<file path="src/rtl/mini_cpu_pkg.sv">
// Shared opcodes, FSM encoding and instruction field layout for mini_cpu_ctrl
// and datapath_core.
package mini_cpu_pkg;

    localparam logic [3:0] OP_ADD = 4'b0000;
    localparam logic [3:0] OP_SUB = 4'b0001;
    localparam logic [3:0] OP_AND = 4'b0010;
    localparam logic [3:0] OP_OR  = 4'b0011;
    localparam logic [3:0] OP_XOR = 4'b0100;
    localparam logic [3:0] OP_SLT = 4'b0101;
    localparam logic [3:0] OP_SLL = 4'b0110;
    localparam logic [3:0] OP_SRL = 4'b0111;
    localparam logic [3:0] OP_LDI = 4'b1000;

    typedef enum logic [1:0] {
        S_IDLE = 2'd0,
        S_READ = 2'd1,
        S_EXEC = 2'd2,
        S_WB   = 2'd3
    } state_t;

    // Low bit of each field: op 4b, rd/rs1/rs2 2b, imm 8b (overlaps rs2).
    localparam int IR_OP_LSB  = 12;
    localparam int IR_RD_LSB  = 10;
    localparam int IR_RS1_LSB = 8;
    localparam int IR_RS2_LSB = 6;
    localparam int IR_IMM_LSB = 0;

    function automatic logic op_legal(input logic [3:0] op);
        return (op <= OP_LDI);
    endfunction

endpackage

</file>
<file path="src/rtl/datapath_core.sv">
// Combinational ALU/shifter with Z/N/C/V flags. For SUB, Carry is the borrow
// out of A - B; C and V are 0 for logic, shift, SLT and unknown opcodes.
module datapath_core
    import mini_cpu_pkg::*;
#(
    parameter int WIDTH = 8
) (
    input  logic [WIDTH-1:0] A,
    input  logic [WIDTH-1:0] B,
    input  logic [3:0]       OpCode,
    output logic [WIDTH-1:0] Result,
    output logic             Zero,
    output logic             Neg,
    output logic             Carry,
    output logic             Overflow
);

    localparam int SHW = $clog2(WIDTH);

    logic [WIDTH:0]   w_sum;
    logic [WIDTH:0]   w_diff;
    logic [SHW-1:0]   w_shamt;
    logic             w_slt;

    assign w_sum   = {1'b0, A} + {1'b0, B};
    assign w_diff  = {1'b0, A} - {1'b0, B};
    assign w_shamt = B[SHW-1:0];
    assign w_slt   = ($signed(A) < $signed(B));

    always_comb begin
        Result   = '0;
        Carry    = 1'b0;
        Overflow = 1'b0;
        case (OpCode)
            OP_ADD: begin
                Result   = w_sum[WIDTH-1:0];
                Carry    = w_sum[WIDTH];
                Overflow = (A[WIDTH-1] == B[WIDTH-1]) && (w_sum[WIDTH-1] != A[WIDTH-1]);
            end
            OP_SUB: begin
                Result   = w_diff[WIDTH-1:0];
                Carry    = w_diff[WIDTH];
                Overflow = (A[WIDTH-1] != B[WIDTH-1]) && (w_diff[WIDTH-1] != A[WIDTH-1]);
            end
            OP_AND:  Result = A & B;
            OP_OR:   Result = A | B;
            OP_XOR:  Result = A ^ B;
            OP_SLT:  Result[0] = w_slt;
            OP_SLL:  Result = A << w_shamt;
            OP_SRL:  Result = A >> w_shamt;
            default: Result = '0;
        endcase
    end

    assign Zero = (Result == '0);
    assign Neg  = Result[WIDTH-1];

endmodule

</file>
<file path="src/rtl/mini_cpu_regfile.sv">
// 4 x WIDTH register file: synchronous write and clear, three combinational
// read ports (two operands plus debug).
module mini_cpu_regfile #(
    parameter int WIDTH = 8
) (
    input  logic             clk,
    input  logic             rst,
    input  logic             i_we,
    input  logic [1:0]       i_waddr,
    input  logic [WIDTH-1:0] i_wdata,
    input  logic [1:0]       i_raddr_a,
    input  logic [1:0]       i_raddr_b,
    input  logic [1:0]       i_dbg_addr,
    output logic [WIDTH-1:0] o_rdata_a,
    output logic [WIDTH-1:0] o_rdata_b,
    output logic [WIDTH-1:0] o_dbg_data
);

    logic [WIDTH-1:0] r_mem [4];

    always_ff @(posedge clk) begin
        if (rst) begin
            for (int i = 0; i < 4; i++) r_mem[i] <= '0;
        end else if (i_we) begin
            r_mem[i_waddr] <= i_wdata;
        end
    end

    assign o_rdata_a  = r_mem[i_raddr_a];
    assign o_rdata_b  = r_mem[i_raddr_b];
    assign o_dbg_data = r_mem[i_dbg_addr];

endmodule

</file>
<file path="src/rtl/mini_cpu_ctrl.sv">
// Four-state sequencer (IDLE/READ/EXEC/WB) around datapath_core and a 4-entry
// register file. MINI_CPU_RETIRE_CNT_EN enables the retired-instruction counter.
module mini_cpu_ctrl
    import mini_cpu_pkg::*;
#(
    parameter int WIDTH = 8,
    parameter int NREGS = 4
) (
    input  logic             clk,
    input  logic             rst,
    input  logic             instr_valid,
    output logic             instr_ready,
    input  logic [15:0]      instr,
    output logic             busy,
    output logic             done,
    output logic             err,
    output logic [WIDTH-1:0] result,
    output logic             flag_z,
    output logic             flag_n,
    output logic             flag_c,
    output logic             flag_v,
    input  logic [1:0]       dbg_addr,
    output logic [WIDTH-1:0] dbg_data,
    output logic [15:0]      retired,
    output state_t           dbg_state
);

    // Handshake: an instruction transfers on a rising edge where
    // instr_valid && instr_ready; the source holds instr stable until then.

    state_t           r_state;
    state_t           w_next;
    logic [15:0]      r_ir;
    logic [WIDTH-1:0] r_opa, r_opb;
    logic [WIDTH-1:0] r_pend_res;
    logic             r_pend_z, r_pend_n, r_pend_c, r_pend_v;
    logic [WIDTH-1:0] r_result;
    logic             r_z, r_n, r_c, r_v;

    logic [3:0]       w_op;
    logic [1:0]       w_rd, w_rs1, w_rs2;
    logic [WIDTH-1:0] w_imm;
    logic [WIDTH-1:0] w_rdata_a, w_rdata_b;
    logic [WIDTH-1:0] w_dp_res;
    logic             w_dp_z, w_dp_n, w_dp_c, w_dp_v;
    logic             w_in_wb, w_done, w_err;

    assign w_op  = r_ir[IR_OP_LSB +: 4];
    assign w_rd  = r_ir[IR_RD_LSB +: 2];
    assign w_rs1 = r_ir[IR_RS1_LSB +: 2];
    assign w_rs2 = r_ir[IR_RS2_LSB +: 2];
    assign w_imm = WIDTH'(r_ir[IR_IMM_LSB +: 8]);

    always_ff @(posedge clk) begin
        if (rst) r_state <= S_IDLE;
        else     r_state <= w_next;
    end

    always_comb begin
        w_next = r_state;
        case (r_state)
            S_IDLE:  if (instr_valid) w_next = S_READ;
            S_READ:  w_next = S_EXEC;
            S_EXEC:  w_next = S_WB;
            S_WB:    w_next = S_IDLE;
            default: w_next = S_IDLE;
        endcase
    end

    assign instr_ready = (r_state == S_IDLE);
    assign busy        = (r_state != S_IDLE);
    assign dbg_state   = r_state;

    // Reset in the WB cycle suppresses the pulse as well as the write.
    assign w_in_wb = (r_state == S_WB) && !rst;
    assign w_done  = w_in_wb && op_legal(w_op);
    assign w_err   = w_in_wb && !op_legal(w_op);
    assign done    = w_done;
    assign err     = w_err;

    datapath_core #(.WIDTH(WIDTH)) u_dp (
        .A        (r_opa),
        .B        (r_opb),
        .OpCode   (w_op),
        .Result   (w_dp_res),
        .Zero     (w_dp_z),
        .Neg      (w_dp_n),
        .Carry    (w_dp_c),
        .Overflow (w_dp_v)
    );

    mini_cpu_regfile #(.WIDTH(WIDTH)) u_rf (
        .clk        (clk),
        .rst        (rst),
        .i_we       (w_done),
        .i_waddr    (w_rd),
        .i_wdata    (r_pend_res),
        .i_raddr_a  (w_rs1),
        .i_raddr_b  (w_rs2),
        .i_dbg_addr (dbg_addr),
        .o_rdata_a  (w_rdata_a),
        .o_rdata_b  (w_rdata_b),
        .o_dbg_data (dbg_data)
    );

    always_ff @(posedge clk) begin
        if (rst) begin
            r_ir       <= '0;
            r_opa      <= '0;
            r_opb      <= '0;
            r_pend_res <= '0;
            r_pend_z   <= 1'b0;
            r_pend_n   <= 1'b0;
            r_pend_c   <= 1'b0;
            r_pend_v   <= 1'b0;
            r_result   <= '0;
            r_z        <= 1'b0;
            r_n        <= 1'b0;
            r_c        <= 1'b0;
            r_v        <= 1'b0;
        end else begin
            if (r_state == S_IDLE && instr_valid) r_ir <= instr;
            if (r_state == S_READ) begin
                r_opa <= w_rdata_a;
                r_opb <= w_rdata_b;
            end
            if (r_state == S_EXEC) begin
                if (w_op == OP_LDI) begin
                    r_pend_res <= w_imm;
                    r_pend_z   <= (w_imm == '0);
                    r_pend_n   <= w_imm[WIDTH-1];
                    r_pend_c   <= 1'b0;
                    r_pend_v   <= 1'b0;
                end else begin
                    r_pend_res <= w_dp_res;
                    r_pend_z   <= w_dp_z;
                    r_pend_n   <= w_dp_n;
                    r_pend_c   <= w_dp_c;
                    r_pend_v   <= w_dp_v;
                end
            end
            if (w_done) begin
                r_result <= r_pend_res;
                r_z      <= r_pend_z;
                r_n      <= r_pend_n;
                r_c      <= r_pend_c;
                r_v      <= r_pend_v;
            end
        end
    end

    assign result = r_result;
    assign flag_z = r_z;
    assign flag_n = r_n;
    assign flag_c = r_c;
    assign flag_v = r_v;

`ifdef MINI_CPU_RETIRE_CNT_EN
    logic [15:0] r_retired;

    always_ff @(posedge clk) begin
        if (rst)         r_retired <= '0;
        else if (w_done) r_retired <= r_retired + 16'd1;
    end

    assign retired = r_retired;
`else
    assign retired = '0;
`endif

endmodule

</file>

----------------

Prompt. All lines above that include the word "default" should be located and copied.

Task result.
            default: Result = '0;
            default: w_next = S_IDLE;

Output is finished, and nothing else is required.